I have seen the same problem (admin reports not loading) this morning. The logs show lots of timeout errors in the avatar proxy service and the version check job. I wonder if that is causing other background tasks to be delayed, including the generation of reports.
The fact that avatars are being proxied through nginx, and those are now taking 15 seconds to timeout instead of milliseconds to load can under some circumstances seriously saturate your nginx capacity, resulting in errors in other, unrelated, requests as well.
It does seem to help to temporarily disable Admin - Settings - Files - external_system_avatars_enabled. (thx @gerhard)
Thank you guys. I’m forwarding this to our sysadmin team for them to check what may be causing reporting errors and if temp fix you provided should be applied in our case
It took me some time to realize this is a forum setting. Can report that disabling external avatar service does not help admin dashboard modules to load.
It’s interesting to me that our self hosted instance suffered a lot of random flakiness during this issue, on top of the obvious one of just avatars not loading… Turning off “external avatar service” in the settings also did not help – avatars then did not render at all, and the API calls still blocked for a long time before failing. I thought our instance was more or less independent, or could be, but apparently not so.

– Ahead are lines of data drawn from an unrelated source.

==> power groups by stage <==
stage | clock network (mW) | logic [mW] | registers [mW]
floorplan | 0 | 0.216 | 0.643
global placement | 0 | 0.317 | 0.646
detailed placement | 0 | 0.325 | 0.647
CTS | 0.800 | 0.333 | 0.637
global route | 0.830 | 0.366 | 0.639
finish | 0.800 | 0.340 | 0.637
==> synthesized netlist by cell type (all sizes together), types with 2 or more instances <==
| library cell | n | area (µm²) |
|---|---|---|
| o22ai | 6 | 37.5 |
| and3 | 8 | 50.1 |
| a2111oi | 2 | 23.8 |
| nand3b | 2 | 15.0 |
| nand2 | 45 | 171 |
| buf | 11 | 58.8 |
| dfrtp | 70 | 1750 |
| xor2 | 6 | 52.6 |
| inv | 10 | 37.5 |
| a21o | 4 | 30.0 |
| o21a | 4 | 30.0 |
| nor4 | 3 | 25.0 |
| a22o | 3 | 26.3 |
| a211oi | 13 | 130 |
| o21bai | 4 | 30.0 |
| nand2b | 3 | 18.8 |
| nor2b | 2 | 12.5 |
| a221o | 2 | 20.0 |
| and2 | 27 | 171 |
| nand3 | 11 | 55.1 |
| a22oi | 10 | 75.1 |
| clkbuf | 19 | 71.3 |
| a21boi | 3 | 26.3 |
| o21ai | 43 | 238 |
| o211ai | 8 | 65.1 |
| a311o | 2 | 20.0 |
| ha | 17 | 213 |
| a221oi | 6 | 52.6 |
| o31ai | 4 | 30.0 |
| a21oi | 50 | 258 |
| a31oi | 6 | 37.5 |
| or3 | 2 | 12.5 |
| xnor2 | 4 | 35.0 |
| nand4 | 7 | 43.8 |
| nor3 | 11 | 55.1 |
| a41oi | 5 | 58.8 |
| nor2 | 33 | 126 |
## config.mk

```make
export PLATFORM = sky130hd
export DESIGN_NAME = booth_mult
export DESIGN_NICKNAME = d
export VERILOG_FILES = /design/src/rtl/booth_mult.sv
export SDC_FILE = /design/constraint.sdc
export NUM_CORES = 1
export LEC_CHECK = 0
export CORE_MARGIN = 2
export CORE_UTILIZATION = 50
export CTS_CLUSTER_SIZE = 10
export DETAILED_ROUTE_END_ITERATION = 6
export GPL_TIMING_DRIVEN = 0
export PLACE_DENSITY = 0.77
export SLEW_MARGIN = 5
export SYNTH_ARGS = -nofsm -noshare
export SYNTH_HDL_FRONTEND = slang
export SYNTH_SLANG_ARGS = --single-unit
```

## constraint.sdc

```tcl
create_clock -name clk -period 6.55 [get_ports clk]
set_input_delay 1.31 -clock clk [delete_from_list [all_inputs] [get_ports clk]]
set_output_delay 1.31 -clock clk [all_outputs]
set_load 0.05 [all_outputs]
```
File: src/rtl/alu_issue_stage.sv
// -----------------------------------------------------------------------------
// alu_issue_stage
//
// Purpose:
//   Sequential issue/writeback wrapper around a combinational ALU. One request
//   (opcode + two operands) is accepted over a valid/ready handshake. It is
//   latched and held on the ALU inputs. One cycle later the ALU result is
//   captured into an output register. The result is then presented downstream
//   over a second valid/ready handshake, together with zero and
//   divide-by-zero flags.
//
//   There is no overlap between requests: one operation is in flight at a time,
//   so the best case is one operation every three cycles.
//
// Ports:
//   clk, rst            - clock; synchronous active-high reset
//   in_valid/in_ready   - upstream handshake
//   in_oc, in_a, in_b   - opcode and operands
//                         (000 add, 001 sub, 010 mul, 011 div,
//                          100 not a, 101 xor, 110 or, 111 and)
//   alu_oc/alu_a/alu_b  - latched opcode/operands driven to the ALU
//   alu_f               - combinational ALU result
//   out_valid/out_ready - downstream handshake
//   out_f               - registered result
//   out_zero            - out_f == 0
//   out_dz              - divide-by-zero occurred (out_f forced to all ones)
//
// Optional build macro:
//   ALU_ISSUE_STATS_EN  - adds the saturating 16-bit counters op_count
//                         (completed operations) and dz_count
//                         (divide-by-zero results).
// -----------------------------------------------------------------------------
module alu_issue_stage #(
  parameter int DATA_WIDTH = 16
) (
  input  logic                  clk,
  input  logic                  rst,
  input  logic                  in_valid,
  output logic                  in_ready,
  input  logic [2:0]            in_oc,
  input  logic [DATA_WIDTH-1:0] in_a,
  input  logic [DATA_WIDTH-1:0] in_b,
  output logic [2:0]            alu_oc,
  output logic [DATA_WIDTH-1:0] alu_a,
  output logic [DATA_WIDTH-1:0] alu_b,
  input  logic [DATA_WIDTH-1:0] alu_f,
  output logic                  out_valid,
  input  logic                  out_ready,
  output logic [DATA_WIDTH-1:0] out_f,
  output logic                  out_zero,
  output logic                  out_dz
`ifdef ALU_ISSUE_STATS_EN
  ,
  output logic [15:0]           op_count,
  output logic [15:0]           dz_count
`endif
);

  localparam logic [2:0] OC_DIV = 3'b011;

  typedef enum logic [1:0] {
    IDLE = 2'd0,
    EXEC = 2'd1,
    DONE = 2'd2
  } state_t;

  state_t state_q, state_d;

  logic                  accept;
  logic                  capture;
  logic                  release_res;

  logic [2:0]            oc_q;
  logic [DATA_WIDTH-1:0] a_q;
  logic [DATA_WIDTH-1:0] b_q;
  logic [DATA_WIDTH-1:0] f_q;
  logic                  zero_q;
  logic                  dz_q;
  logic                  valid_q;

  logic                  dz_hit;
  logic [DATA_WIDTH-1:0] f_d;
  logic                  zero_d;

  // Saturating 16-bit increment used by the optional statistics counters.
  function automatic logic [15:0] sat_inc16(input logic [15:0] v);
    return (v == 16'hFFFF) ? v : v + 16'd1;
  endfunction

  // ---------------------------------------------------------------------------
  // Control: state register plus next-state/handshake decode
  // ---------------------------------------------------------------------------
  always_ff @(posedge clk) begin
    if (rst) state_q <= IDLE;
    else     state_q <= state_d;
  end

  always_comb begin
    state_d     = state_q;
    accept      = 1'b0;
    capture     = 1'b0;
    release_res = 1'b0;
    case (state_q)
      IDLE: begin
        if (in_valid) begin
          accept  = 1'b1;
          state_d = EXEC;
        end
      end
      EXEC: begin
        capture = 1'b1;
        state_d = DONE;
      end
      DONE: begin
        if (out_ready) begin
          release_res = 1'b1;
          state_d     = IDLE;
        end
      end
      default: state_d = IDLE;
    endcase
  end

  // in_ready is gated by rst so that no request is taken while in reset.
  assign in_ready = (state_q == IDLE) && !rst;

  // ---------------------------------------------------------------------------
  // Issue stage: latch the request and hold it on the ALU inputs
  // ---------------------------------------------------------------------------
  always_ff @(posedge clk) begin
    if (rst) begin
      oc_q <= 3'b000;
      a_q  <= '0;
      b_q  <= '0;
    end else if (accept) begin
      oc_q <= in_oc;
      a_q  <= in_a;
      b_q  <= in_b;
    end
  end

  assign alu_oc = oc_q;
  assign alu_a  = a_q;
  assign alu_b  = b_q;

  // ---------------------------------------------------------------------------
  // Writeback stage: capture the ALU result and the status flags
  // ---------------------------------------------------------------------------
  // The select is fully known during a divide-by-zero, so an X on alu_f is
  // discarded by the mux and cannot reach out_f.
  assign dz_hit = (oc_q == OC_DIV) && (b_q == '0);
  assign f_d    = dz_hit ? {DATA_WIDTH{1'b1}} : alu_f;
  assign zero_d = (f_d == '0);

  always_ff @(posedge clk) begin
    if (rst) begin
      f_q     <= '0;
      zero_q  <= 1'b0;
      dz_q    <= 1'b0;
      valid_q <= 1'b0;
    end else begin
      if (capture) begin
        f_q     <= f_d;
        zero_q  <= zero_d;
        dz_q    <= dz_hit;
        valid_q <= 1'b1;
      end else if (release_res) begin
        valid_q <= 1'b0;
      end
    end
  end

  assign out_f     = f_q;
  assign out_zero  = zero_q;
  assign out_dz    = dz_q;
  assign out_valid = valid_q;

`ifdef ALU_ISSUE_STATS_EN
  // ---------------------------------------------------------------------------
  // Statistics: counted on the same edge as the result capture
  // ---------------------------------------------------------------------------
  logic [15:0] op_cnt_q;
  logic [15:0] dz_cnt_q;

  always_ff @(posedge clk) begin
    if (rst) begin
      op_cnt_q <= 16'd0;
      dz_cnt_q <= 16'd0;
    end else if (capture) begin
      op_cnt_q <= sat_inc16(op_cnt_q);
      if (dz_hit) dz_cnt_q <= sat_inc16(dz_cnt_q);
    end
  end

  assign op_count = op_cnt_q;
  assign dz_count = dz_cnt_q;
`endif

endmodule
[src/rtl/ahb_lite_decoder_mux.sv]
// ----------------------------------------------------------------------------
// ahb_lite_decoder_mux
//
// AHB-Lite address decoder and slave response multiplexer sitting between the
// Cortex-M0 master port and up to four slaves (ROM, SRAM, GPIO, UART).
//
//   * Address phase: HSEL_S0..S3 decoded combinationally from HADDR.
//     Unmapped addresses raise an internal default-slave select.
//   * Data phase: a one-hot select register {DEF,S3,S2,S1,S0} captured while
//     HREADY is high steers HRDATA/HREADY/HRESP back to the master. HREADY
//     is also the system ready fanned out to every slave.
//   * Default slave: answers active transfers to unmapped space with a
//     two-cycle ERROR (HREADY 0/1, HRESP 1/1). IDLE/BUSY get zero-wait OKAY.
//
// Ports
//   HCLK, HRESETn            clock, asynchronous active-low reset
//   HADDR, HTRANS            master address-phase signals
//   HSEL_S0..HSEL_S3         slave selects (not qualified by HTRANS)
//   HRDATA_Sx/HREADYOUT_Sx/HRESP_Sx   slave responses
//   HREADY, HRDATA, HRESP    multiplexed response to the master
//   o_dbg_state              default-slave FSM state (IDLE=0, ERR1=1, ERR2=2)
//   o_dbg_dsel               data-phase select register {DEF,S3,S2,S1,S0}
//
// Handshake: a transfer's address phase is accepted on a rising HCLK edge
// where HREADY = 1; its data phase completes on the first later edge where
// HREADY = 1. HREADY = 0 stalls both the data phase and the next address.
// ----------------------------------------------------------------------------
module ahb_lite_decoder_mux #(
    parameter logic [31:0] ADDR_MASK = 32'hFF00_0000,
    parameter logic [31:0] S0_BASE   = 32'h0000_0000,
    parameter logic [31:0] S1_BASE   = 32'h2000_0000,
    parameter logic [31:0] S2_BASE   = 32'h4000_0000,
    parameter logic [31:0] S3_BASE   = 32'h4100_0000
) (
    input  logic        HCLK,
    input  logic        HRESETn,
    input  logic [31:0] HADDR,
    input  logic [1:0]  HTRANS,
    output logic        HSEL_S0,
    output logic        HSEL_S1,
    output logic        HSEL_S2,
    output logic        HSEL_S3,
    input  logic [31:0] HRDATA_S0,
    input  logic [31:0] HRDATA_S1,
    input  logic [31:0] HRDATA_S2,
    input  logic [31:0] HRDATA_S3,
    input  logic        HREADYOUT_S0,
    input  logic        HREADYOUT_S1,
    input  logic        HREADYOUT_S2,
    input  logic        HREADYOUT_S3,
    input  logic        HRESP_S0,
    input  logic        HRESP_S1,
    input  logic        HRESP_S2,
    input  logic        HRESP_S3,
    output logic        HREADY,
    output logic [31:0] HRDATA,
    output logic        HRESP,
    output logic [1:0]  o_dbg_state,
    output logic [4:0]  o_dbg_dsel
);

    localparam logic [1:0] ST_IDLE = 2'd0;
    localparam logic [1:0] ST_ERR1 = 2'd1;
    localparam logic [1:0] ST_ERR2 = 2'd2;

    logic [31:0] w_addr_masked;
    logic [3:0]  w_dec;
    logic        w_sel_def;
    logic        w_active;
    logic        w_unused;

    logic [4:0]  r_dsel;
    logic [1:0]  r_state;
    logic [1:0]  w_state_nxt;

    logic        w_def_hready;
    logic        w_def_hresp;

    // Only HTRANS[1] distinguishes NONSEQ/SEQ from IDLE/BUSY.
    assign w_unused = HTRANS[0];
    assign w_active = HTRANS[1];

    // ------------------------------------------------------------------
    // Address decode: purely from HADDR, so no path from any HREADYOUT.
    // ------------------------------------------------------------------
    assign w_addr_masked = HADDR & ADDR_MASK;
    assign w_dec[0]      = (w_addr_masked == S0_BASE);
    assign w_dec[1]      = (w_addr_masked == S1_BASE);
    assign w_dec[2]      = (w_addr_masked == S2_BASE);
    assign w_dec[3]      = (w_addr_masked == S3_BASE);
    assign w_sel_def     = ~|w_dec;

    assign HSEL_S0 = w_dec[0];
    assign HSEL_S1 = w_dec[1];
    assign HSEL_S2 = w_dec[2];
    assign HSEL_S3 = w_dec[3];

    // ------------------------------------------------------------------
    // Data-phase select: follows the address phase only when it is
    // accepted, so a stalled slave keeps ownership of the response mux.
    // ------------------------------------------------------------------
    always_ff @(posedge HCLK or negedge HRESETn) begin
        if (!HRESETn) begin
            r_dsel <= 5'b0_0000;
        end else if (HREADY) begin
            r_dsel <= {w_sel_def, w_dec};
        end
    end

    // ------------------------------------------------------------------
    // Default slave FSM. It tracks every unmapped active transfer whether
    // or not its output is currently routed; its outputs are only visible
    // to the master when r_dsel selects DEF.
    // ------------------------------------------------------------------
    always_comb begin
        w_state_nxt = r_state;
        case (r_state)
            ST_IDLE: begin
                if (HREADY && w_sel_def && w_active) begin
                    w_state_nxt = ST_ERR1;
                end
            end
            // Address phase is stalled here, so decode is deliberately ignored.
            ST_ERR1: w_state_nxt = ST_ERR2;
            ST_ERR2: begin
                if (w_sel_def && w_active) begin
                    w_state_nxt = ST_ERR1;
                end else begin
                    w_state_nxt = ST_IDLE;
                end
            end
            default: w_state_nxt = ST_IDLE;
        endcase
    end

    always_ff @(posedge HCLK or negedge HRESETn) begin
        if (!HRESETn) begin
            r_state <= ST_IDLE;
        end else begin
            r_state <= w_state_nxt;
        end
    end

    assign w_def_hready = (r_state != ST_ERR1);
    assign w_def_hresp  = (r_state == ST_ERR1) || (r_state == ST_ERR2);

    // ------------------------------------------------------------------
    // Response mux. An all-zero select (after reset) gives zero-wait OKAY.
    // ------------------------------------------------------------------
    always_comb begin
        HREADY = 1'b1;
        HRDATA = 32'h0000_0000;
        HRESP  = 1'b0;
        case (r_dsel)
            5'b0_0001: begin
                HREADY = HREADYOUT_S0;
                HRDATA = HRDATA_S0;
                HRESP  = HRESP_S0;
            end
            5'b0_0010: begin
                HREADY = HREADYOUT_S1;
                HRDATA = HRDATA_S1;
                HRESP  = HRESP_S1;
            end
            5'b0_0100: begin
                HREADY = HREADYOUT_S2;
                HRDATA = HRDATA_S2;
                HRESP  = HRESP_S2;
            end
            5'b0_1000: begin
                HREADY = HREADYOUT_S3;
                HRDATA = HRDATA_S3;
                HRESP  = HRESP_S3;
            end
            5'b1_0000: begin
                HREADY = w_def_hready;
                HRDATA = 32'h0000_0000;
                HRESP  = w_def_hresp;
            end
            default: begin
                HREADY = 1'b1;
                HRDATA = 32'h0000_0000;
                HRESP  = 1'b0;
            end
        endcase
    end

    assign o_dbg_state = r_state;
    assign o_dbg_dsel  = r_dsel;

endmodule
===== src/rtl/key_event_ctrl_pkg.sv =====
// Shared types and helpers for the multi-key debounce / event scheduler.
package key_event_ctrl_pkg;

  typedef enum logic [2:0] {
    StIdle  = 3'd0,
    StDebDn = 3'd1,
    StHeld  = 3'd2,
    StLong  = 3'd3,
    StDebUp = 3'd4
  } key_state_e;

  // One counter serves debounce, long-hold and repeat timing, so size it for the largest.
  function automatic int unsigned cnt_width(input int unsigned a, input int unsigned b,
                                            input int unsigned c);
    int unsigned m;
    m = a;
    if (b > m) m = b;
    if (c > m) m = c;
    return $clog2(m + 1);
  endfunction

endpackage


===== src/rtl/key_event_fsm.sv =====
// Per-key debounce FSM: advances only on the shared sample tick and emits registered
// level plus single-cycle press/release/long/repeat pulses.
module key_event_fsm
  import key_event_ctrl_pkg::*;
#(
  parameter int unsigned DB_MS     = 20,
  parameter int unsigned LONG_MS   = 1000,
  parameter int unsigned REPEAT_MS = 200
) (
  input  logic clk,
  input  logic rst_n,
  input  logic smp_tick,
  input  logic s,
  input  logic repeat_en,
  output logic level,
  output logic press_tick,
  output logic release_tick,
  output logic long_tick,
  output logic repeat_tick
);

  localparam int unsigned CW = cnt_width(DB_MS, LONG_MS, REPEAT_MS);
  localparam logic [CW:0] DbCnt   = (CW + 1)'(DB_MS);
  localparam logic [CW:0] LongCnt = (CW + 1)'(LONG_MS);
  localparam logic [CW:0] RepCnt  = (CW + 1)'(REPEAT_MS);
  localparam logic [CW-1:0] CntOne = CW'(1);

  key_state_e state_q, state_d;
  logic [CW-1:0] cnt_q, cnt_d;
  logic [CW:0]   cnt_inc;
  logic lng_q, lng_d;
  logic level_d, press_d, release_d, long_d, repeat_d;

  always_comb begin
    state_d   = state_q;
    cnt_d     = cnt_q;
    lng_d     = lng_q;
    press_d   = 1'b0;
    release_d = 1'b0;
    long_d    = 1'b0;
    repeat_d  = 1'b0;
    cnt_inc   = {1'b0, cnt_q} + {{CW{1'b0}}, 1'b1};

    if (smp_tick) begin
      unique case (state_q)
        StIdle: begin
          if (s) begin
            if (DB_MS == 1) begin
              state_d = StHeld;
              cnt_d   = '0;
              press_d = 1'b1;
            end else begin
              state_d = StDebDn;
              cnt_d   = CntOne;
            end
          end
        end
        StDebDn: begin
          if (!s) begin
            state_d = StIdle;
            cnt_d   = '0;
          end else if (cnt_inc == DbCnt) begin
            state_d = StHeld;
            cnt_d   = '0;
            press_d = 1'b1;
          end else begin
            cnt_d = cnt_inc[CW-1:0];
          end
        end
        StHeld, StLong: begin
          if (!s) begin
            // A single-sample debounce releases immediately instead of via StDebUp.
            if (DB_MS == 1) begin
              state_d   = StIdle;
              cnt_d     = '0;
              release_d = 1'b1;
            end else begin
              state_d = StDebUp;
              cnt_d   = CntOne;
              lng_d   = (state_q == StLong);
            end
          end else if (state_q == StHeld && cnt_inc == LongCnt) begin
            state_d = StLong;
            cnt_d   = '0;
            long_d  = 1'b1;
          end else if (state_q == StLong && cnt_inc == RepCnt) begin
            cnt_d    = '0;
            repeat_d = repeat_en;
          end else begin
            cnt_d = cnt_inc[CW-1:0];
          end
        end
        StDebUp: begin
          if (s) begin
            state_d = lng_q ? StLong : StHeld;
            cnt_d   = '0;
          end else if (cnt_inc == DbCnt) begin
            state_d   = StIdle;
            cnt_d     = '0;
            release_d = 1'b1;
          end else begin
            cnt_d = cnt_inc[CW-1:0];
          end
        end
        default: begin
          state_d = StIdle;
          cnt_d   = '0;
        end
      endcase
    end

    level_d = (state_d == StHeld) || (state_d == StLong) || (state_d == StDebUp);
  end

  always_ff @(posedge clk or negedge rst_n) begin
    if (!rst_n) begin
      state_q      <= StIdle;
      cnt_q        <= '0;
      lng_q        <= 1'b0;
      level        <= 1'b0;
      press_tick   <= 1'b0;
      release_tick <= 1'b0;
      long_tick    <= 1'b0;
      repeat_tick  <= 1'b0;
    end else begin
      state_q      <= state_d;
      cnt_q        <= cnt_d;
      lng_q        <= lng_d;
      level        <= level_d;
      press_tick   <= press_d;
      release_tick <= release_d;
      long_tick    <= long_d;
      repeat_tick  <= repeat_d;
    end
  end

endmodule


===== src/rtl/key_event_ctrl.sv =====
// Multi-key debounce and event scheduler: per-bit synchronizers, one shared sample-tick
// prescaler and one key_event_fsm per key.
module key_event_ctrl
  import key_event_ctrl_pkg::*;
#(
  parameter int unsigned NUM_KEYS  = 4,
  parameter int unsigned TICK_DIV  = 50000,
  parameter int unsigned DB_MS     = 20,
  parameter int unsigned LONG_MS   = 1000,
  parameter int unsigned REPEAT_MS = 200
) (
  input  logic                clk,
  input  logic                rst_n,
  input  logic [NUM_KEYS-1:0] sw,
  input  logic                repeat_en,
  output logic [NUM_KEYS-1:0] db_level,
  output logic [NUM_KEYS-1:0] press_tick,
  output logic [NUM_KEYS-1:0] release_tick,
  output logic [NUM_KEYS-1:0] long_tick,
  output logic [NUM_KEYS-1:0] repeat_tick
);

  localparam int unsigned PW = $clog2(TICK_DIV);
  localparam logic [PW-1:0] PreMax = PW'(TICK_DIV - 1);
  localparam logic [PW-1:0] PreOne = PW'(1);

  logic [PW-1:0]       pre_q;
  logic                smp_tick;
  logic [NUM_KEYS-1:0] sync1_q, sync2_q;

  assign smp_tick = (pre_q == PreMax);

  always_ff @(posedge clk or negedge rst_n) begin
    if (!rst_n) begin
      pre_q   <= '0;
      sync1_q <= '0;
      sync2_q <= '0;
    end else begin
      pre_q   <= smp_tick ? '0 : pre_q + PreOne;
      sync1_q <= sw;
      sync2_q <= sync1_q;
    end
  end

  for (genvar k = 0; k < NUM_KEYS; k++) begin : g_key
    key_event_fsm #(
      .DB_MS    (DB_MS),
      .LONG_MS  (LONG_MS),
      .REPEAT_MS(REPEAT_MS)
    ) u_fsm (
      .clk         (clk),
      .rst_n       (rst_n),
      .smp_tick    (smp_tick),
      .s           (sync2_q[k]),
      .repeat_en   (repeat_en),
      .level       (db_level[k]),
      .press_tick  (press_tick[k]),
      .release_tick(release_tick[k]),
      .long_tick   (long_tick[k]),
      .repeat_tick (repeat_tick[k])
    );
  end

endmodule

===== config.mk =====
export PLATFORM = sky130hd
export DESIGN_NAME = key_event_ctrl
export DESIGN_NICKNAME = d
export VERILOG_FILES = /design/src/rtl/key_event_ctrl_pkg.sv /design/src/rtl/key_event_fsm.sv /design/src/rtl/key_event_ctrl.sv
export SDC_FILE = /design/constraint.sdc
export NUM_CORES = 1
export LEC_CHECK = 0
export ABC_AREA = 0
export CAP_MARGIN = 20
export CORE_ASPECT_RATIO = 1.75
export CORE_UTILIZATION = 40
export CTS_BUF_LIST = sky130_fd_sc_hd__clkbuf_2
export DETAILED_ROUTE_END_ITERATION = 8
export GPL_TIMING_DRIVEN = 0
export PLACE_DENSITY = 0.61
export SLEW_MARGIN = 20
export SYNTH_ARGS = -nofsm -noshare
export SYNTH_HDL_FRONTEND = slang
export SYNTH_SLANG_ARGS = --single-unit

===== constraint.sdc =====
create_clock -name clk -period 3.2 [get_ports clk]
set_input_delay 0.64 -clock clk [delete_from_list [all_inputs] [get_ports clk]]
set_output_delay 0.64 -clock clk [all_outputs]
set_load 0.03 [all_outputs]

==> impl_metrics.py <==
metrics = {
    "drt": {
        "wl_per_cell_um": 16.89,
        "drt-initial-drc-count": 355,
        "wirelength_um": 16850,
        "drt-pass1-iter-count": 5,
        "vias": 6005,
        "postRouteAntennaNets": 0,
        "avgViaCountPerCell": 6.017,
        "drc": 0,
    },
    "logic_synthesis": {
        "synthArstFlopShare_pct": 100.0,
        "synth_edf_count": 0,
        "syn_avg_cell_area_um2": 8.635,
        "yosys.cell_types.count": 76,
        "synth_ff_type": "dfrtp_1",
        "synthesis.nets": 779,
        "ys.warnings.count": 0,
        "ys_seq_area_share_pct": 37.98,
        "synth_area_mm2": 0.006589,
        "ys_ff_latch": 100,
        "syn_inst": 763,
    },
    "setup_path": {
        "cp-end-kind": "flop",
        "cp.required_ps": 3730,
        "cp_max_fo": 10,
        "crit_arrival_ps": 3490,
        "worstSetupPathType": "reg -> reg",
        "worstSetupStartpointType": "flop",
    },
    "timing": {
        "clock.fmax_mhz": 337.5,
        "relSlewSlack_pct": 53.13,
        "finalCritPeriodShare_pct": 92.60,
        "min_period_ps": 2963,
        "worst_pin_slew_ps": 703.0,
        "finalMaxSlewViolations": 0,
        "setup_viol": 0,
        "rsz0062_at_grt": "no",
        "clock_skew_ps": 49.21,
        "hold_violations": 0,
    },
    "cts": {
        "cts_buffer_depth": 2,
        "htreeDepth": 3,
        "cts_sinks": 100,
        "numCtsBuffers": 9,
        "clock_latency_ps": 610,
        "postCtsSetupBuffers": 0,
        "path_clk_slew_ps": 320,
        "cts_tree": "yes",
        "cts-root-buf": "clkbuf_2",
    },
    "finish": {
        "drive_gt1_share_pct": 11.26,
        "final_cell_mix": "dfrtp_1 (100), nand2_1 (70), nor2_1 (51)",
        "syn2layout_area_growth_pct": 10.31,
        "final_common_cell": "dfrtp_1",
        "layout.nets": 819,
        "utilization_pct": 45.35,
        "finalNonFillerCells": 998,
    },
    "pwr": {
        "ir_drop_mv": 0.1378,
        "power_leakage_uw": 0.002925,
        "power_density_mw_per_mm2": 273.4,
    },
    "run_status": {
        "status": "complete, no violations",
    },
    "grt": {
        "overflow": 0,
        "antenna_found_initial": 1,
        "grt_pass1_vias": 5867,
        "grt.total_usage_pct": 20.61,
        "grt_max_degree": 56,
        "grt_pass1_wl_um": 28100,
    },
    "floorplanning": {
        "num_rows": 61,
        "design.die.area_mm2": 0.01701,
        "die_h_um": 171.8,
        "core_area_mm2": 0.01603,
        "fp.dieW_um": 99.02,
        "start_util_pct": 41.11,
        "pin_count": 27,
    },
    "placed_design": {
        "placed_cells": 980,
        "place.gp.congestion": 0.8747,
        "port_buffers": 26,
        "dp_hpwl_um": 12270,
    },
    "run": {
        "max_cap_viol_count": 0,
    },
    "hold_path": {
        "hold_path_class": "reg -> reg",
    },
}
-- worst paths after layout --
| path | start | end | slack (ps) | cells past startpoint |
|---|---|---|---|---|
| max | pre_q[0] | g_key[3].u_fsm.cnt_q[6] | 240 | 10 |
| min | sync1_q[1] | sync2_q[1] | 390 | 0 |
| max reg2reg | pre_q[0] | g_key[3].u_fsm.cnt_q[6] | 240 | 10 |
| min reg2reg | sync1_q[1] | sync2_q[1] | 390 | 0 |
| max in group asynchronous | rst_n | pre_q[6] | 2080 | 3 |
| min in group asynchronous | rst_n | g_key[3].u_fsm.state_q[1] | 480 | 2 |
-- cell families after synthesis --
kind of cell	share of synthesized area, %
fa+ha+maj	1.709
flops	37.98
xor+xnor	3.456
simple gates	24.55
mux	1.272
buf+inv	7.653
compound gates	23.38
-- synth_stat cells, types with 4 or more instances --
master | count | area [um^2]
ha_1 | 9 | 112.6
inv_1 | 24 | 90.09
buf_4 | 29 | 217.7
o211ai_1 | 12 | 90.09
clkbuf_1 | 24 | 90.09
buf_1 | 4 | 15.01
nand2_1 | 70 | 262.8
and4_1 | 10 | 87.58
o2111ai_1 | 4 | 35.03
a221o_1 | 5 | 50.05
nor4_1 | 8 | 50.05
nor2b_1 | 6 | 37.54
o41ai_1 | 7 | 61.31
a21o_1 | 9 | 67.56
and2_1 | 9 | 56.30
or3_1 | 8 | 50.05
o21a_1 | 7 | 52.55
nor3_1 | 31 | 155.2
nand3_1 | 27 | 135.1
o31ai_1 | 18 | 135.1
nor2_1 | 51 | 191.4
a211oi_1 | 7 | 52.55
a21oi_1 | 39 | 195.2
a21boi_0 | 5 | 37.54
a31oi_1 | 25 | 156.4
xor2_1 | 16 | 140.1
o21ai_0 | 39 | 195.2
xnor2_1 | 10 | 87.58
mux2i_1 | 5 | 50.05
nand2b_1 | 16 | 100.1
or4_1 | 5 | 37.54
nand4_1 | 11 | 68.82
dfrtp_1 | 100 | 2502
buf_2 | 14 | 70.07
a22o_1 | 4 | 35.03
o221ai_1 | 9 | 78.83
and3_1 | 23 | 143.9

Flipping the setting will remove the dependence on the central service, but it will require a full rebake of all posts to update all the cached avatar URLs.
You’re absolutely right that an outage in the letter avatar service shouldn’t affect the rest of the site. As @RGJ noted, this seems to be related to NGINX capacity when the proxied requests block for a long time - we’ll certainly look into whether any improvements can be made there.